(Dataset excerpts)
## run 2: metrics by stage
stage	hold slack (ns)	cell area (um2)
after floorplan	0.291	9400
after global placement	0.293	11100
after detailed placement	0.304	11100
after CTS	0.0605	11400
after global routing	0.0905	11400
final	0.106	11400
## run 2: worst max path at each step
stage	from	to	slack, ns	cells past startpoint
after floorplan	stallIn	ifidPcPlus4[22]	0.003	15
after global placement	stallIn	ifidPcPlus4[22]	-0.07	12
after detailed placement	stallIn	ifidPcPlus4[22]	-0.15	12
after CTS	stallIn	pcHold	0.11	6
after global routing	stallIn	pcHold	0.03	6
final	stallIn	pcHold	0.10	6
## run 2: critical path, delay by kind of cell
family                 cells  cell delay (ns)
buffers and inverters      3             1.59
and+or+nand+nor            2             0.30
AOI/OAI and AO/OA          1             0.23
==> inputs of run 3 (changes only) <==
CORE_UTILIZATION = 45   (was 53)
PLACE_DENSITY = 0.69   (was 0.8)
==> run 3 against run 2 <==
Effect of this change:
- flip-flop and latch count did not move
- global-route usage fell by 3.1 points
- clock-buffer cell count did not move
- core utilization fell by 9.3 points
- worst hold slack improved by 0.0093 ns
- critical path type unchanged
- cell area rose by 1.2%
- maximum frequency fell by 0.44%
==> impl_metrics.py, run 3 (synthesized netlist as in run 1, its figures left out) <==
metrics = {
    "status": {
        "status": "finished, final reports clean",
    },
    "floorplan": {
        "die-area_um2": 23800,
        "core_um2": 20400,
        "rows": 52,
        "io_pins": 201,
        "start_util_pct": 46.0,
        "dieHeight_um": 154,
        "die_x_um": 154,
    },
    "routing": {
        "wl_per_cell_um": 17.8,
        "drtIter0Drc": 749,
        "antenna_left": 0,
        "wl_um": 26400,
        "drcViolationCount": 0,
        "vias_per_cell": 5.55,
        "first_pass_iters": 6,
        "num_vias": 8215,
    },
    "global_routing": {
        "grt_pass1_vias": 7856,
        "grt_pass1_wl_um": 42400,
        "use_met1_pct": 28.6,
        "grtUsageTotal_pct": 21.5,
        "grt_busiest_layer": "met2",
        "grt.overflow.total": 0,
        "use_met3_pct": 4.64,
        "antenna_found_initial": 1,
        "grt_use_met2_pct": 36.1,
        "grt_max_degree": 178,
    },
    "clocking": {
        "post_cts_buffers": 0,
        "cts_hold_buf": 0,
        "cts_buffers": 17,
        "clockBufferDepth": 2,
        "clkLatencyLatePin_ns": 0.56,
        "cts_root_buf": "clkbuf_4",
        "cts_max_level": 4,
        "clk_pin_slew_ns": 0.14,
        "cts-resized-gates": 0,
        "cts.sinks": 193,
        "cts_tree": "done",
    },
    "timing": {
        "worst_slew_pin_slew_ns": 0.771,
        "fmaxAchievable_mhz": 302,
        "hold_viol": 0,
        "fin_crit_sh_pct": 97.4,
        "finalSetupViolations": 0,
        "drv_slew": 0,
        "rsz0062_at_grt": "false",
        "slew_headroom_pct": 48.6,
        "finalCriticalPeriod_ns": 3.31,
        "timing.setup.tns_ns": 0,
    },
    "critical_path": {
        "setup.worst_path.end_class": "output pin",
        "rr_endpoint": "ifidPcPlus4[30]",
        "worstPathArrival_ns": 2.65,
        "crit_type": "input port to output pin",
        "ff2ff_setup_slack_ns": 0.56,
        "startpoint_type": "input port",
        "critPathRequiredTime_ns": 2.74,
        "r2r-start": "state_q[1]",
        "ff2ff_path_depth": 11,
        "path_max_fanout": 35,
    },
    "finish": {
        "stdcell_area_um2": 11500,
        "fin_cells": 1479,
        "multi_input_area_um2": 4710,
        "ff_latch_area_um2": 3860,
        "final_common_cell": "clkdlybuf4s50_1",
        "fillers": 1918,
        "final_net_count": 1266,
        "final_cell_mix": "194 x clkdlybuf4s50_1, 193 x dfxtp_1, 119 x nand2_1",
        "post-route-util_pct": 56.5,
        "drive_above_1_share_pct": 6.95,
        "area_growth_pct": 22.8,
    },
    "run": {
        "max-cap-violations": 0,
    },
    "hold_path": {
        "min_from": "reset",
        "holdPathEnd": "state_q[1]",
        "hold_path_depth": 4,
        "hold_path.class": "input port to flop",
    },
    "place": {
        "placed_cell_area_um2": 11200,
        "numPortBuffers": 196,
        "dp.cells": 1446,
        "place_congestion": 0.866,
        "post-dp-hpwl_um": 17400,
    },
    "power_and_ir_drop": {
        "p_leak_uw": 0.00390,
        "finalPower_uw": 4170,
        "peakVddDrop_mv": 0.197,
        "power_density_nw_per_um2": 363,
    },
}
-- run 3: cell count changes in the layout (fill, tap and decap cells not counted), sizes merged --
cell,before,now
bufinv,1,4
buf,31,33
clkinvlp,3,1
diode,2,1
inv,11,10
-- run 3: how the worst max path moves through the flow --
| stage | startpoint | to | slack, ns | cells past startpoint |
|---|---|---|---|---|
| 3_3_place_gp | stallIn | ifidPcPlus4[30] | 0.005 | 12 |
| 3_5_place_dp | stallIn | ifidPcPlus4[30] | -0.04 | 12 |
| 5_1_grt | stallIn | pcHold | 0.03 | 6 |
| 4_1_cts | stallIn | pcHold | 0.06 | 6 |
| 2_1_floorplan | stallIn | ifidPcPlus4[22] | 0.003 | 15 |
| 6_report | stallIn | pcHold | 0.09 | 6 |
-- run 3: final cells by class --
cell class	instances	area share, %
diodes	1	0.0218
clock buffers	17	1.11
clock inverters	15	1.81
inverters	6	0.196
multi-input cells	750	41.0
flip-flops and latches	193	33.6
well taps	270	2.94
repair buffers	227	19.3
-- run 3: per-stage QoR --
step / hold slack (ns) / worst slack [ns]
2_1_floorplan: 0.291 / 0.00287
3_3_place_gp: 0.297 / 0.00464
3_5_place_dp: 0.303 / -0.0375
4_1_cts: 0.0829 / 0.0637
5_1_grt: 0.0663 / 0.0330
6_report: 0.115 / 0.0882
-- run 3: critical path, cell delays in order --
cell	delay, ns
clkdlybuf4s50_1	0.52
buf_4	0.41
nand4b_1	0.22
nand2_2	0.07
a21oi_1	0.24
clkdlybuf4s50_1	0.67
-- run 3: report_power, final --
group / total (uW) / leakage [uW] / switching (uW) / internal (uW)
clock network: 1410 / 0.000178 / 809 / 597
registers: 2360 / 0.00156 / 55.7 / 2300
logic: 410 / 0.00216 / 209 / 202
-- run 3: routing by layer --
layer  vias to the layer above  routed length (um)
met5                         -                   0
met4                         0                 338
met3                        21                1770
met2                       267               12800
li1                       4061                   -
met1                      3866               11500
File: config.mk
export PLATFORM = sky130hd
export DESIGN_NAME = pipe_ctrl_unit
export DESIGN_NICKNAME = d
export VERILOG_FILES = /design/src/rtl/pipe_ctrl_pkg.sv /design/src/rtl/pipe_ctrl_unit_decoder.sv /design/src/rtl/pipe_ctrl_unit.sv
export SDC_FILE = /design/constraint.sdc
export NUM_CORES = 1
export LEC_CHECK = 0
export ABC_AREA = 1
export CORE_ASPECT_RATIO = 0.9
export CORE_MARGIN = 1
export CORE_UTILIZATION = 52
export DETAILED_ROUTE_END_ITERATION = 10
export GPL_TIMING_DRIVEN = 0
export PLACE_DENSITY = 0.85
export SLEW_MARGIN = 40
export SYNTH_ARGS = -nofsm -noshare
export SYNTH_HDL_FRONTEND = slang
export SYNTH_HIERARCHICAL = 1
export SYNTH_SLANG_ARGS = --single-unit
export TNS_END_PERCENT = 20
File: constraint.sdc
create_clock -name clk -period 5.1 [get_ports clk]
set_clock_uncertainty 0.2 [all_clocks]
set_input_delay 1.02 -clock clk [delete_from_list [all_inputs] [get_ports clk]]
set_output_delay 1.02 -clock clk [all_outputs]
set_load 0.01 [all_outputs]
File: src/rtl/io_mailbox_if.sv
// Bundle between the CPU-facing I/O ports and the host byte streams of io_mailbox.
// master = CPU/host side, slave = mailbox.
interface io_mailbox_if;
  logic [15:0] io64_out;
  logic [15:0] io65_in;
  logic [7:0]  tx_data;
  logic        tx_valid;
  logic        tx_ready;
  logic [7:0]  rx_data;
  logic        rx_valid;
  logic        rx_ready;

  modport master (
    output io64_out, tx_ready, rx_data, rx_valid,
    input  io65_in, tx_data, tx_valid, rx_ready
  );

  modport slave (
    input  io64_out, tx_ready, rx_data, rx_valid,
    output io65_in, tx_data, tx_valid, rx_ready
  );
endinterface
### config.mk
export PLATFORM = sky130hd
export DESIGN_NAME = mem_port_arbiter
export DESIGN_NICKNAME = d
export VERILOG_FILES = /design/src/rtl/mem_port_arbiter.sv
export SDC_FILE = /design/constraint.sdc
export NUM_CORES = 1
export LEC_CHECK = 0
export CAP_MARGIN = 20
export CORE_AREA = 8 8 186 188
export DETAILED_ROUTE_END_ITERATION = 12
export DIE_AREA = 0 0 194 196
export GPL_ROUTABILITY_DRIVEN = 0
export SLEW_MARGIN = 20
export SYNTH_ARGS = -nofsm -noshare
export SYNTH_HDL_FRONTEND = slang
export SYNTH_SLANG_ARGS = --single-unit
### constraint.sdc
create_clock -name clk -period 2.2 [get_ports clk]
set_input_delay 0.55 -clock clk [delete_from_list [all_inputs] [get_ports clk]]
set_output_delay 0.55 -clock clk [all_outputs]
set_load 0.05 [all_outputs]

---

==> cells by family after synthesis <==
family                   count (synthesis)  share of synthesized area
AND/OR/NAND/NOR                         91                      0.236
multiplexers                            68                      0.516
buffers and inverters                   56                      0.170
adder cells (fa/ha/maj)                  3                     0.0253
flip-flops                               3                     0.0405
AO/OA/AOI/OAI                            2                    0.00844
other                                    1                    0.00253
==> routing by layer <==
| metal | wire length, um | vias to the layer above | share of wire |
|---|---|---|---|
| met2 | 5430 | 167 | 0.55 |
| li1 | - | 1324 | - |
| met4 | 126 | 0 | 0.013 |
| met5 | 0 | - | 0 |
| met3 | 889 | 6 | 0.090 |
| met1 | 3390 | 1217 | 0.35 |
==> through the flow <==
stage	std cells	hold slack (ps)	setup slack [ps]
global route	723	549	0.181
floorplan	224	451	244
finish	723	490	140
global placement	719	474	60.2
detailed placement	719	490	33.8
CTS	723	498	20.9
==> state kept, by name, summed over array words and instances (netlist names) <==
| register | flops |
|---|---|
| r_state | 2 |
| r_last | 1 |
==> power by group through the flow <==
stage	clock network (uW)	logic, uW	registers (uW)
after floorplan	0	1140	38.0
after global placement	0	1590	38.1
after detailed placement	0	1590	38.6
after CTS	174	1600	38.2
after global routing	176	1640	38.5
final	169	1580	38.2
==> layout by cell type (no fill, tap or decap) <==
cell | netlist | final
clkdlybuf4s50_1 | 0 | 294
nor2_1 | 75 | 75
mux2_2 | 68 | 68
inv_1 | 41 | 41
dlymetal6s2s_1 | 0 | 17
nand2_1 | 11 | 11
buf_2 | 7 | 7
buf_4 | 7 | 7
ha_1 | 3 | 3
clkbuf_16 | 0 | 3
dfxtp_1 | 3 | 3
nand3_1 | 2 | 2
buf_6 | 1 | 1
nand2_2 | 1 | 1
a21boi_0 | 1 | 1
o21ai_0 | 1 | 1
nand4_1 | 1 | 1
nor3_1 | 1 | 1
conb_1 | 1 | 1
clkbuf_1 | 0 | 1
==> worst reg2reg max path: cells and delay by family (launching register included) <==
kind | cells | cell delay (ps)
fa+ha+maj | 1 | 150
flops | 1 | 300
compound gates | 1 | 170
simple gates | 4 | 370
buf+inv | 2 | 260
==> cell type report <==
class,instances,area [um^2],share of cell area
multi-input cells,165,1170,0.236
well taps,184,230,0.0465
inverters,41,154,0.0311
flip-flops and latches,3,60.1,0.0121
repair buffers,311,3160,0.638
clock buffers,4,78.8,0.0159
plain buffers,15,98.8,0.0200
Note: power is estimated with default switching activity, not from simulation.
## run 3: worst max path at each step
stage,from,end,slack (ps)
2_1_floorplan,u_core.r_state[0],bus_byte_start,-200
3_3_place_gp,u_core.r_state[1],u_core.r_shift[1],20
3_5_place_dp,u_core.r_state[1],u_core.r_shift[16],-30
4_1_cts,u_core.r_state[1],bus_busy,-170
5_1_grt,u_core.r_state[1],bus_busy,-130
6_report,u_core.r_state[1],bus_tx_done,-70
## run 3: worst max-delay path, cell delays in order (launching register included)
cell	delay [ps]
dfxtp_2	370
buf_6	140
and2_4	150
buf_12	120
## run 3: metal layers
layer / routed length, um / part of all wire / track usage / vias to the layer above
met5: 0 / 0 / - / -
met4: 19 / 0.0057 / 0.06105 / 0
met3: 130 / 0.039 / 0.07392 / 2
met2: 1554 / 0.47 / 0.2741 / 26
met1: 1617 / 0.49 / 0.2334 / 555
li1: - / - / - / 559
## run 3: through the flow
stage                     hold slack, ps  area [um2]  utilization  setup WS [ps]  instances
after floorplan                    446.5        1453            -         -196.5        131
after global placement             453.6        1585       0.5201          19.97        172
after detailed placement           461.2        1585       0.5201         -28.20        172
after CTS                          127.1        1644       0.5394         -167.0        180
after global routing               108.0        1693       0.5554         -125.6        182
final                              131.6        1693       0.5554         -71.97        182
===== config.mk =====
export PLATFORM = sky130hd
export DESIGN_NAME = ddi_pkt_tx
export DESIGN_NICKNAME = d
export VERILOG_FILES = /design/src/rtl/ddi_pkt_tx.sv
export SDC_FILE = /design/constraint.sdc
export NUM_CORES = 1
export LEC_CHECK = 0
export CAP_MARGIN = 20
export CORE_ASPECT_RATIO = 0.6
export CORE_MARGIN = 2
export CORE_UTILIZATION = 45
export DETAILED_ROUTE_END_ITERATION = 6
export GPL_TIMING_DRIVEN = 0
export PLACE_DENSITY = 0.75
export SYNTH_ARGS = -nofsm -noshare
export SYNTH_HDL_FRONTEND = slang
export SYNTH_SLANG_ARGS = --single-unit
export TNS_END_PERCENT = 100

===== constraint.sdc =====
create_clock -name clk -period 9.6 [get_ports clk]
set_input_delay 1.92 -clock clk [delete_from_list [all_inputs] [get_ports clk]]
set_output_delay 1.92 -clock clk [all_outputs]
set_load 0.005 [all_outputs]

---

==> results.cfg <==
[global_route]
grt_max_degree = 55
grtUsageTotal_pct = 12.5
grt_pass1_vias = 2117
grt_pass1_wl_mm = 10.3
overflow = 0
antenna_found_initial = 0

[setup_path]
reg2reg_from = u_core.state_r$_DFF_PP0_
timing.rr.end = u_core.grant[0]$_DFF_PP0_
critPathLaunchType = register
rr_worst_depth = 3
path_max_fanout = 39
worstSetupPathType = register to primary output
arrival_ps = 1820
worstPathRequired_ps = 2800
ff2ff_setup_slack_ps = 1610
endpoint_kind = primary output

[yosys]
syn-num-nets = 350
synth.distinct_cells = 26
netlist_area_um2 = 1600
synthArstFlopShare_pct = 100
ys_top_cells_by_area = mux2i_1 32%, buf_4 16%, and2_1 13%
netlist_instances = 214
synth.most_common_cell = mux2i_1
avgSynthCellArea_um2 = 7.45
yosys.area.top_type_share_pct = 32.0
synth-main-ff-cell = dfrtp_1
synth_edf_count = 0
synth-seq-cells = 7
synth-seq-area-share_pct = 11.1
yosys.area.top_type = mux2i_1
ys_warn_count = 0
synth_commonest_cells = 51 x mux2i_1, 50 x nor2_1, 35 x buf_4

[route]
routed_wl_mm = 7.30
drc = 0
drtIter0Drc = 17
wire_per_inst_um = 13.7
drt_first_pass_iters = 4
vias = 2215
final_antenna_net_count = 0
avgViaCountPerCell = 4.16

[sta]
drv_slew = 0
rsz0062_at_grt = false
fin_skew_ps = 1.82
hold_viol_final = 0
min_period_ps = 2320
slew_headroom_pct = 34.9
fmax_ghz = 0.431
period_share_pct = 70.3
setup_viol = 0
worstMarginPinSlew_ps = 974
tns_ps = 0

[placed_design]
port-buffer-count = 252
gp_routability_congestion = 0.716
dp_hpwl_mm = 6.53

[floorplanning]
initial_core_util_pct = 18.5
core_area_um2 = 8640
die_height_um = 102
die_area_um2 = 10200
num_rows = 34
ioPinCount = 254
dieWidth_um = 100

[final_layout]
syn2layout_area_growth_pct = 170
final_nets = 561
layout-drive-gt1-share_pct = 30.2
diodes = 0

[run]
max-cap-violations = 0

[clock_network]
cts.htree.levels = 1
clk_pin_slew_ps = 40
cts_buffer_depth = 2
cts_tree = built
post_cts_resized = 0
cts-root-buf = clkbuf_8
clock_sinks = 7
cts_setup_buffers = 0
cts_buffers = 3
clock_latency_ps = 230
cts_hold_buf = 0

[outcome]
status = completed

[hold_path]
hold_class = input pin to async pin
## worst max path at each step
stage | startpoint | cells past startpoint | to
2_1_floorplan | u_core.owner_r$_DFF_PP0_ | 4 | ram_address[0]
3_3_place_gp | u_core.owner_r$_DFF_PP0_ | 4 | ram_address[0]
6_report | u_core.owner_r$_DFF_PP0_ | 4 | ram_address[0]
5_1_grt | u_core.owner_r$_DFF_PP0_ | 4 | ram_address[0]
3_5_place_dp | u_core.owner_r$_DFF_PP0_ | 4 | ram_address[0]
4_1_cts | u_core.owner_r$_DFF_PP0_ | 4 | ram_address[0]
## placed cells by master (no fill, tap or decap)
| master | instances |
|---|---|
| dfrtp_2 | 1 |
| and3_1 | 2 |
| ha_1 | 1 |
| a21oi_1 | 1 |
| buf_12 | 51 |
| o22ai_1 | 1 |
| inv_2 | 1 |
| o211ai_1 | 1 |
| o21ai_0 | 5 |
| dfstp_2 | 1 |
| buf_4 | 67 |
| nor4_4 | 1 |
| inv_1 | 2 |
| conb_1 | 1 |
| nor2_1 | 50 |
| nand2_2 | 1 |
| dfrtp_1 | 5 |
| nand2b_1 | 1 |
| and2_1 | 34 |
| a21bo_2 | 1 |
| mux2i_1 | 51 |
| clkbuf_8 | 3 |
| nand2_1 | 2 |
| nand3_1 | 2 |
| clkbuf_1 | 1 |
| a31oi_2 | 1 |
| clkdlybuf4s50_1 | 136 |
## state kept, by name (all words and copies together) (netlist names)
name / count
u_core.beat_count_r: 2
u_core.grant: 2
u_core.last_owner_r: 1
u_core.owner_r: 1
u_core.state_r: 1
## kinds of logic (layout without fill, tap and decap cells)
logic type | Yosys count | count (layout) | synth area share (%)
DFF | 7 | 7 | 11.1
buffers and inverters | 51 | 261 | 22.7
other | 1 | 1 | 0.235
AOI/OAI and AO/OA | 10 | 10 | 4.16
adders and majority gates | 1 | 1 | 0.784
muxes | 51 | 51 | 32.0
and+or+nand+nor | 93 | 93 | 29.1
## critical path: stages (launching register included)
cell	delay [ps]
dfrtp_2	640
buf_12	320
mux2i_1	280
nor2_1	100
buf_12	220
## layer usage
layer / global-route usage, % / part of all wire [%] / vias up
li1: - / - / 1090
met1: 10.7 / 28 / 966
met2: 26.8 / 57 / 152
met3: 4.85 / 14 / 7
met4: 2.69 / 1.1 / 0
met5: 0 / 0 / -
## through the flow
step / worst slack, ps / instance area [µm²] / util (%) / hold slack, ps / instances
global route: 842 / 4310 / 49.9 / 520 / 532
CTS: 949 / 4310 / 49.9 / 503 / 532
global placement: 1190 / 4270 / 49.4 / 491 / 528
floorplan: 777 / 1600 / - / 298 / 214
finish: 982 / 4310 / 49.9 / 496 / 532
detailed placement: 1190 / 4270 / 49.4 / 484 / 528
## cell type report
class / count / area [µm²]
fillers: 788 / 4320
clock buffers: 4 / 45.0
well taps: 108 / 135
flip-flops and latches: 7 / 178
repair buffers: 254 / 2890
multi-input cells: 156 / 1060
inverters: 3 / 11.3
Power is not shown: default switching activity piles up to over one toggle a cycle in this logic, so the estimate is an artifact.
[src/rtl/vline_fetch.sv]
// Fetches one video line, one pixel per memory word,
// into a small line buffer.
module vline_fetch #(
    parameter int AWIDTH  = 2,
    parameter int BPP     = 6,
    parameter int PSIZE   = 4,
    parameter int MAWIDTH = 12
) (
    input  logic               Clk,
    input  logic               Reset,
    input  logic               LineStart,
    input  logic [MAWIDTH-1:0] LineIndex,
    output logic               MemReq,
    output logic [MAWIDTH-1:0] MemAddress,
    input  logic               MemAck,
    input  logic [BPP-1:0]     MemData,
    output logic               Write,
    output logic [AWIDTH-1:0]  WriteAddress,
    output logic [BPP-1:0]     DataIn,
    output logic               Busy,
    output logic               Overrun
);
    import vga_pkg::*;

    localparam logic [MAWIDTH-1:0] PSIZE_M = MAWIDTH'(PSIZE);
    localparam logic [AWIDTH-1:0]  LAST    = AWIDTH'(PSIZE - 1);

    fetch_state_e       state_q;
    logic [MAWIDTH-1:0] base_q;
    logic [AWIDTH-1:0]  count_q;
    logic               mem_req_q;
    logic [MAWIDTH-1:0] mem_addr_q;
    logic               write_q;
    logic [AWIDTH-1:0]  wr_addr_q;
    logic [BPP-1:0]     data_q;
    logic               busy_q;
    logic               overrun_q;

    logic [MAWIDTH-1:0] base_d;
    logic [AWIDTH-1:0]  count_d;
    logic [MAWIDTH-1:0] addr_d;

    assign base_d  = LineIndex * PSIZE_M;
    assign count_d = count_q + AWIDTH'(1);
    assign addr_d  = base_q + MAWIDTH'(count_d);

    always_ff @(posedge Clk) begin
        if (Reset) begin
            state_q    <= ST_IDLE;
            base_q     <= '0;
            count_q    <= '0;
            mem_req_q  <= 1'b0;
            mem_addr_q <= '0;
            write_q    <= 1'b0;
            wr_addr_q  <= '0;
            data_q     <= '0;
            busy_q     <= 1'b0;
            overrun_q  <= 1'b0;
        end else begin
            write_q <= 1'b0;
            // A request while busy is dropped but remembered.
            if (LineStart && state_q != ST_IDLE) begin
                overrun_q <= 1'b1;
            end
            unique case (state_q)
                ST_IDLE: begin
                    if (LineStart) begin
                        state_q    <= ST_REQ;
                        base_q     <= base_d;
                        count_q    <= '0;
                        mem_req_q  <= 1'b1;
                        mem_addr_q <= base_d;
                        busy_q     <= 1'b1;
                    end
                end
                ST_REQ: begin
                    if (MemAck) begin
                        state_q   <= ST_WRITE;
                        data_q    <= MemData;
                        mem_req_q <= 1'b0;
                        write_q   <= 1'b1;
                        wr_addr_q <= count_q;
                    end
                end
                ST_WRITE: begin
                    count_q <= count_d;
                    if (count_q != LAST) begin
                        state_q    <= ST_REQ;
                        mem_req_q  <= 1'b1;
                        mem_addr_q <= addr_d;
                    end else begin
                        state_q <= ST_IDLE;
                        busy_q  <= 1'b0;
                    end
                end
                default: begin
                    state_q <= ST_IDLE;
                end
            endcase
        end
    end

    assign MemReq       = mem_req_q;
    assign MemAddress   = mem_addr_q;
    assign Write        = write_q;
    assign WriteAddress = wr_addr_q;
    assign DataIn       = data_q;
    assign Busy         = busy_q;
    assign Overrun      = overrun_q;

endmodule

> [TASK GOAL]: The answer must consist solely of the number of lines in the entries that contain the word "group".

> [WRITTEN RESPONSE]: 2